Your task is to count the lines of the entries below that include the word "assign" and to give only the resulting number.

Data for this task START

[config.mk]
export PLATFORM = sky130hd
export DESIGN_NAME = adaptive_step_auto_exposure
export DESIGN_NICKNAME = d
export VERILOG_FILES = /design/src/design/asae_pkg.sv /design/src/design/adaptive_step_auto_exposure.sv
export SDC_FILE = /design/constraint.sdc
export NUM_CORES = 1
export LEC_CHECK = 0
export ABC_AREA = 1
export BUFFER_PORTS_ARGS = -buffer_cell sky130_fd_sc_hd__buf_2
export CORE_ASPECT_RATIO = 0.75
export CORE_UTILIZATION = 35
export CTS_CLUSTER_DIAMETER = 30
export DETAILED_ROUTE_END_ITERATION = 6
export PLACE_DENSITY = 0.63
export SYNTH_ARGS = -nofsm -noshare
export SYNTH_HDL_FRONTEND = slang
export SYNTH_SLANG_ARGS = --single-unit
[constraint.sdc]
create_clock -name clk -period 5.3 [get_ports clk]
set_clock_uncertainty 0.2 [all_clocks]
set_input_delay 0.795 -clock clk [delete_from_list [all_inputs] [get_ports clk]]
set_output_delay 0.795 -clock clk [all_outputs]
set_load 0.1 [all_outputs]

Data for this task END
Data for this task START

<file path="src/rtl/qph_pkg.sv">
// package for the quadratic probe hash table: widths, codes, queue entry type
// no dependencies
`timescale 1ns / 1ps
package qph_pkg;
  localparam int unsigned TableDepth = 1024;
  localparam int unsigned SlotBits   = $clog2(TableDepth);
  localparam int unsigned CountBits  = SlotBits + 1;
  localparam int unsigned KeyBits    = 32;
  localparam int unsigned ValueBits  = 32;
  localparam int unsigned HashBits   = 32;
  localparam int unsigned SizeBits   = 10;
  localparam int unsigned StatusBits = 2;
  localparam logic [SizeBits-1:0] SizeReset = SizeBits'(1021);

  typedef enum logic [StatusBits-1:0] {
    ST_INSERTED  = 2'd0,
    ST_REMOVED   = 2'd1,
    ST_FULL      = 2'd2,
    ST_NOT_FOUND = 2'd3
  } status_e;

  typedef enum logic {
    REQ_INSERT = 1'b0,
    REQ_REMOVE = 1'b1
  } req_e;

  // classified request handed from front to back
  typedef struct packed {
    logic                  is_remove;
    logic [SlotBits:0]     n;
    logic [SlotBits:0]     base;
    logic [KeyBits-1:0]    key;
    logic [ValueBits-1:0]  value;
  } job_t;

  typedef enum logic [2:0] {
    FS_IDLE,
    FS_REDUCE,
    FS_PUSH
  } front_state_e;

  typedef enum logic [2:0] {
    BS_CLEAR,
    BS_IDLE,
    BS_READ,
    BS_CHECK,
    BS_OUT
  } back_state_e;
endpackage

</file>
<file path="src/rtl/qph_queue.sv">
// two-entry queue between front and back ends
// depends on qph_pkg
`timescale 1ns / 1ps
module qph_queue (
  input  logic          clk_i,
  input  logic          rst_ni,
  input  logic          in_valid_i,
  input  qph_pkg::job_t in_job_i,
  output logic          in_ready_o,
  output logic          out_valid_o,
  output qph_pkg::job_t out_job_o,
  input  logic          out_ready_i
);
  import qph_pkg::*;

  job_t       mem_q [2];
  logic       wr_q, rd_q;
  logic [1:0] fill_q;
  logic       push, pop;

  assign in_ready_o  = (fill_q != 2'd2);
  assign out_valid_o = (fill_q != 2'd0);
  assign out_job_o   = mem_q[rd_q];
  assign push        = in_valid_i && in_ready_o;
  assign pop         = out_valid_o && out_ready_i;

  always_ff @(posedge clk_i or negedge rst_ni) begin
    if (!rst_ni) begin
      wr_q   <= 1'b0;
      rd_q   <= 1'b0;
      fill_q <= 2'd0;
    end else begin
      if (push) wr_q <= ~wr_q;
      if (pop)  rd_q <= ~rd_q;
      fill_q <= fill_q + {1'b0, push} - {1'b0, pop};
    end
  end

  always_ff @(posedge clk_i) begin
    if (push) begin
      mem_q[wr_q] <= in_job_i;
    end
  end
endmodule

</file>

Data for this task END

## Response area
5